Background: an optimization exercise with open tools, aiming at small area and a short achievable clock period. Do not read the settings as production practice.
At most, simulation tests tie the RTL to the original design; equivalence was not proved.
Power and IR drop assume default switching activity.

==> module flow_ring, before the edit <==
module flow_ring (
     input  logic                           clk
    ,input  logic                           reset
    ,input  logic                           push
    ,input  logic [rx_q_cfg_pkg::ENTRY_W-1:0]   push_data
    ,output logic                           full
    ,input  logic                           pop
    ,output logic [rx_q_cfg_pkg::ENTRY_W-1:0]   head_data
    ,output logic                           empty
);
    localparam int RING_DEPTH = rx_q_cfg_pkg::RING_DEPTH;
    localparam int RING_IDX_W = rx_q_cfg_pkg::RING_IDX_W;
    localparam int ENTRY_W    = rx_q_cfg_pkg::ENTRY_W;
    logic [ENTRY_W-1:0]     entries [RING_DEPTH];
    logic [RING_DEPTH-1:0]  head_oh;
    logic [RING_DEPTH-1:0]  tail_oh;
    logic                   full_reg;
    logic                   empty_reg;
    logic [RING_DEPTH-1:0]  head_oh_nxt;
    logic [RING_DEPTH-1:0]  tail_oh_nxt;
    assign head_oh_nxt = {head_oh[RING_DEPTH-2:0], head_oh[RING_DEPTH-1]};
    assign tail_oh_nxt = {tail_oh[RING_DEPTH-2:0], tail_oh[RING_DEPTH-1]};
    assign full  = full_reg;
    assign empty = empty_reg;
    always_ff @(posedge clk) begin
        if (reset) begin
            head_oh   <= RING_DEPTH'(1);
            tail_oh   <= RING_DEPTH'(1);
            full_reg  <= 1'b0;
            empty_reg <= 1'b1;
        end
        else begin
            if (push) begin
                tail_oh <= tail_oh_nxt;
            end
            if (pop) begin
                head_oh <= head_oh_nxt;
            end
            if (push && !pop) begin
                empty_reg <= 1'b0;
                full_reg  <= |(tail_oh_nxt & head_oh);
            end
            else if (pop && !push) begin
                full_reg  <= 1'b0;
                empty_reg <= |(head_oh_nxt & tail_oh);
            end
        end
    end
    always_ff @(posedge clk) begin
        for (int e = 0; e < RING_DEPTH; e++) begin
            if (!full_reg && tail_oh[e]) begin
                entries[e] <= push_data;
            end
        end
    end
    always_comb begin
        head_data = '0;
        for (int e = 0; e < RING_DEPTH; e++) begin
            head_data = head_data
                      | (entries[e] & {ENTRY_W{!empty_reg && head_oh[e]}});
        end
    end
endmodule
==> module read_resp_stage, before the edit <==
module read_resp_stage (
     input  logic                                   clk
    ,input  logic                                   reset
    ,input  logic                                   rd_req_val
    ,input  logic [rx_q_cfg_pkg::FLOW_ID_W-1:0]         rd_req_flowid
    ,output logic                                   rd_req_rdy
    ,output logic                                   rd_resp_val
    ,output logic                                   rd_resp_is_empty
    ,output logic [rx_q_cfg_pkg::ENTRY_W-1:0]           rd_resp_entry
    ,input  logic                                   rd_resp_rdy
    ,input  logic [rx_q_cfg_pkg::FLOW_CNT-1:0]      empty_vec
    ,input  logic [rx_q_cfg_pkg::FLOW_CNT*rx_q_cfg_pkg::ENTRY_W-1:0] head_data_vec
    ,output logic [rx_q_cfg_pkg::FLOW_CNT-1:0]      pop_vec
);
    localparam int FLOW_CNT   = rx_q_cfg_pkg::FLOW_CNT;
    localparam int FLOW_ID_W  = rx_q_cfg_pkg::FLOW_ID_W;
    localparam int ENTRY_W    = rx_q_cfg_pkg::ENTRY_W;
    logic                   req_xfer;
    logic                   sel_empty;
    logic [ENTRY_W-1:0]     sel_data;
    logic                   resp_val_reg;
    logic                   resp_is_empty_reg;
    logic [ENTRY_W-1:0]     resp_entry_reg;
    for (genvar i = 0; i < FLOW_CNT; i++) begin : g_ring
        assign pop_vec[i] = req_xfer && (rd_req_flowid == FLOW_ID_W'(i))
                            && !empty_vec[i];
    end
    assign rd_req_rdy = ~resp_val_reg | rd_resp_rdy;
    assign req_xfer   = rd_req_val & rd_req_rdy;
    assign sel_empty = empty_vec[rd_req_flowid];
    always_comb begin
        sel_data = '0;
        for (int i = 0; i < FLOW_CNT; i++) begin
            sel_data = sel_data
                     | (head_data_vec[i*ENTRY_W +: ENTRY_W]
                        & {ENTRY_W{rd_req_flowid == FLOW_ID_W'(i)}});
        end
    end
    always_ff @(posedge clk) begin
        if (reset) begin
            resp_val_reg <= 1'b0;
        end
        else if (req_xfer) begin
            resp_val_reg <= 1'b1;
        end
        else if (rd_resp_rdy) begin
            resp_val_reg <= 1'b0;
        end
    end
    always_ff @(posedge clk) begin
        if (rd_req_rdy) begin
            resp_is_empty_reg <= sel_empty;
            resp_entry_reg    <= sel_data;
        end
    end
    assign rd_resp_val      = resp_val_reg;
    assign rd_resp_is_empty = resp_is_empty_reg;
    assign rd_resp_entry    = resp_entry_reg;
endmodule
export LEC_CHECK = 0
export CAP_MARGIN = 20
export CORE_MARGIN = 2
export CORE_UTILIZATION = 60
export CTS_BUF_LIST = sky130_fd_sc_hd__clkbuf_16
export CTS_CLUSTER_DIAMETER = 100
export CTS_CLUSTER_SIZE = 30
export SETUP_SLACK_MARGIN = 2.8
export SLEW_MARGIN = 20
create_clock -name core_clock -period 5.0 [get_ports {clk}]
standard.sh (not shown) runs the stock make flow with config.mk's settings and CLKGATE_MAP_FILE= SYNTH_SCRIPT=/design/flow/synth_recipe.tcl, a recipe that flattens the netlist after the stock synthesis.
==> flow/flow/run.sh <==
#!/bin/bash
# Standard layout, with port buffers of a plain buffer cell instead of the
# delay-buffer cell buffer_ports picks on its own. Make's output goes to
# flow_make.log in the work folder; ORFS's per-step logs stay under orfs/logs.
set -euo pipefail
export BUFFER_PORTS_ARGS="-buffer_cell sky130_fd_sc_hd__buf_2"
bash standard.sh finish > flow_make.log 2>&1
==> next run, changes <==
--- a/flow/design.v
+++ b/flow/design.v
@@ -59,9 +59,9 @@
         end
     end
     always_ff @(posedge clk) begin
         for (int e = 0; e < RING_DEPTH; e++) begin
-            if (!full_reg && tail_oh[e]) begin
+            if (push && tail_oh[e]) begin
                 entries[e] <= push_data;
             end
         end
     end
@@ -146,9 +146,9 @@
             resp_val_reg <= 1'b0;
         end
     end
     always_ff @(posedge clk) begin
-        if (rd_req_rdy) begin
+        if (req_xfer) begin
             resp_is_empty_reg <= sel_empty;
             resp_entry_reg    <= sel_data;
         end
     end
After rerunning:
- The changed run went through all stages and came out clean
- sequential power stays flat
- power went down by 2.3%
- synthesized area barely changes
- worst setup slack degrades by 0.037 ns
- sequential cell count is unchanged
- design area rose by 0.75%
The RTL of the second run of this note was laid out without a check of its function.

* * *

rx_payload_q, a different RTL version from the one above (not shown whole).
Size: roughly 2200 cells after synthesis, roughly 1100 flip-flops, roughly 77 I/O pins, about 40000 um^2 of cells after synthesis.
==> module flow_ring, before the edit <==
module flow_ring (
     input  logic                           clk
    ,input  logic                           reset
    ,input  logic                           push
    ,input  logic [rx_q_cfg_pkg::ENTRY_W-1:0]   push_data
    ,output logic                           full
    ,input  logic                           pop
    ,output logic [rx_q_cfg_pkg::ENTRY_W-1:0]   head_data
    ,output logic                           empty
);
    localparam int RING_DEPTH = rx_q_cfg_pkg::RING_DEPTH;
    localparam int RING_IDX_W = rx_q_cfg_pkg::RING_IDX_W;
    localparam int ENTRY_W    = rx_q_cfg_pkg::ENTRY_W;
    logic [ENTRY_W-1:0]     entries [RING_DEPTH];
    localparam int JC_W       = RING_DEPTH / 2;
    logic [RING_DEPTH-1:0]  head_oh;
    logic [JC_W-1:0]        tail_jc;
    logic [RING_DEPTH-1:0]  tail_oh;
    logic                   full_reg;
    logic                   empty_reg;
    logic [RING_DEPTH-1:0]  head_oh_nxt;
    logic [RING_DEPTH-1:0]  tail_oh_nxt;
    assign head_oh_nxt = {head_oh[RING_DEPTH-2:0], head_oh[RING_DEPTH-1]};
    assign tail_oh_nxt = {tail_oh[RING_DEPTH-2:0], tail_oh[RING_DEPTH-1]};
    for (genvar k = 0; k < JC_W; k++) begin : g_tail_dec
        if (k == 0) begin : g_first
            assign tail_oh[k]        = ~tail_jc[JC_W-1] & ~tail_jc[0];
            assign tail_oh[k + JC_W] =  tail_jc[JC_W-1] &  tail_jc[0];
        end
        else begin : g_rest
            assign tail_oh[k]        =  tail_jc[k-1] & ~tail_jc[k];
            assign tail_oh[k + JC_W] = ~tail_jc[k-1] &  tail_jc[k];
        end
    end
    assign full  = full_reg;
    assign empty = empty_reg;
    always_ff @(posedge clk) begin
        if (reset) begin
            head_oh   <= RING_DEPTH'(1);
            tail_jc   <= '0;
            full_reg  <= 1'b0;
            empty_reg <= 1'b1;
        end
        else begin
            if (push) begin
                tail_jc <= {tail_jc[JC_W-2:0], ~tail_jc[JC_W-1]};
            end
            if (pop) begin
                head_oh <= head_oh_nxt;
            end
            if (pop) begin
                full_reg <= 1'b0;
            end
            else if (push) begin
                full_reg <= |(tail_oh_nxt & head_oh);
            end
            if (push) begin
                empty_reg <= 1'b0;
            end
            else if (pop) begin
                empty_reg <= |(head_oh_nxt & tail_oh);
            end
        end
    end
    always_ff @(posedge clk) begin
        for (int e = 0; e < RING_DEPTH; e++) begin
            if (!full_reg && tail_oh[e]) begin
                entries[e] <= push_data;
            end
        end
    end
    always_comb begin
        head_data = '0;
        for (int e = 0; e < RING_DEPTH; e++) begin
            head_data = head_data
                      | (entries[e] & {ENTRY_W{!empty_reg && head_oh[e]}});
        end
    end
endmodule
Settings: LEC_CHECK=0, CAP_MARGIN=20, CORE_MARGIN=2, CORE_UTILIZATION=60, CTS_BUF_LIST=sky130_fd_sc_hd__clkbuf_16, CTS_CLUSTER_DIAMETER=100, CTS_CLUSTER_SIZE=30, SETUP_SLACK_MARGIN=2.8, SLEW_MARGIN=20; clock period 5.0 ns.
Scripts as last shown in full above: flow/flow/run.sh
The starting point ran to the end with no violations.
Rerun with:
--- a/flow/design.v
+++ b/flow/design.v
@@ -24,9 +24,7 @@
     localparam int RING_IDX_W = rx_q_cfg_pkg::RING_IDX_W;
     localparam int ENTRY_W    = rx_q_cfg_pkg::ENTRY_W;
     logic [ENTRY_W-1:0]     entries [RING_DEPTH];
-    localparam int JC_W       = RING_DEPTH / 2;
     logic [RING_DEPTH-1:0]  head_oh;
-    logic [JC_W-1:0]        tail_jc;
     logic [RING_DEPTH-1:0]  tail_oh;
     logic                   full_reg;
     logic                   empty_reg;
@@ -34,28 +32,18 @@
     logic [RING_DEPTH-1:0]  tail_oh_nxt;
     assign head_oh_nxt = {head_oh[RING_DEPTH-2:0], head_oh[RING_DEPTH-1]};
     assign tail_oh_nxt = {tail_oh[RING_DEPTH-2:0], tail_oh[RING_DEPTH-1]};
-    for (genvar k = 0; k < JC_W; k++) begin : g_tail_dec
-        if (k == 0) begin : g_first
-            assign tail_oh[k]        = ~tail_jc[JC_W-1] & ~tail_jc[0];
-            assign tail_oh[k + JC_W] =  tail_jc[JC_W-1] &  tail_jc[0];
-        end
-        else begin : g_rest
-            assign tail_oh[k]        =  tail_jc[k-1] & ~tail_jc[k];
-            assign tail_oh[k + JC_W] = ~tail_jc[k-1] &  tail_jc[k];
-        end
-    end
     assign full  = full_reg;
     assign empty = empty_reg;
     always_ff @(posedge clk) begin
         if (reset) begin
             head_oh   <= RING_DEPTH'(1);
-            tail_jc   <= '0;
+            tail_oh   <= RING_DEPTH'(1);
             full_reg  <= 1'b0;
             empty_reg <= 1'b1;
         end
         else begin
             if (push) begin
-                tail_jc <= {tail_jc[JC_W-2:0], ~tail_jc[JC_W-1]};
+                tail_oh <= tail_oh_nxt;
             end
             if (pop) begin
                 head_oh <= head_oh_nxt;
Critical path depth stays the same.
Power went up by 0.68%.
Cell area rises by 0.63%.
Setup slack improves by 0.056 ns.
Core utilization goes up by 0.18 points.
Non-clock buffer count is lower by 16.
Maximum frequency is higher by 2.1%.

## what the ideal ports hide
The flow's constraints put no driver on any port. The routed layouts listed below were extracted and timed again, unchanged, in two steps.
Step 1 sets driving cells, clkbuf_16 on the clock port and buf_2 on the other inputs (assumed; they add their load-dependent delay and slew).
Step 2 also shifts input and output timing later by t, the mid clock arrival at the registers, as if the neighbouring blocks saw the same clock.
a / b / c = ideal ports / drivers / drivers and shift; a / b = the first two.
run | t, ns | slack for setup (ns) | latest minus earliest clock arrival (ns) | worst slew at a driven data input, ns | pins driven straight from the clock port
the first run of note 1 | 0.680 | 2.480 / 2.442 / 2.223 | 0.037 / 0.037 | 0.07 | 1
the second run of note 1 | 0.685 | 2.443 / 2.403 / 2.238 | 0.022 / 0.022 | 0.09 | 1
the first run of note 2 | 0.695 | 2.266 / 2.204 / 2.039 | 0.022 / 0.022 | 0.33 | 1
the second run of note 2 | 0.690 | 2.322 / 2.280 / 2.164 | 0.026 / 0.026 | 0.09 | 1
After both steps setup and hold are still met in every run listed. The setup slack of the first run of note 1, which loses most, moves by -0.038 ns with the drivers and by -0.257 ns with both steps.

* **WORK ITEM**:
Search the data above for the string "steps" and return every line that has it.

* **RESULT OF THIS TASK**:
The flow's constraints put no driver on any port. The routed layouts listed below were extracted and timed again, unchanged, in two steps.
After both steps setup and hold are still met in every run listed. The setup slack of the first run of note 1, which loses most, moves by -0.038 ns with the drivers and by -0.257 ns with both steps.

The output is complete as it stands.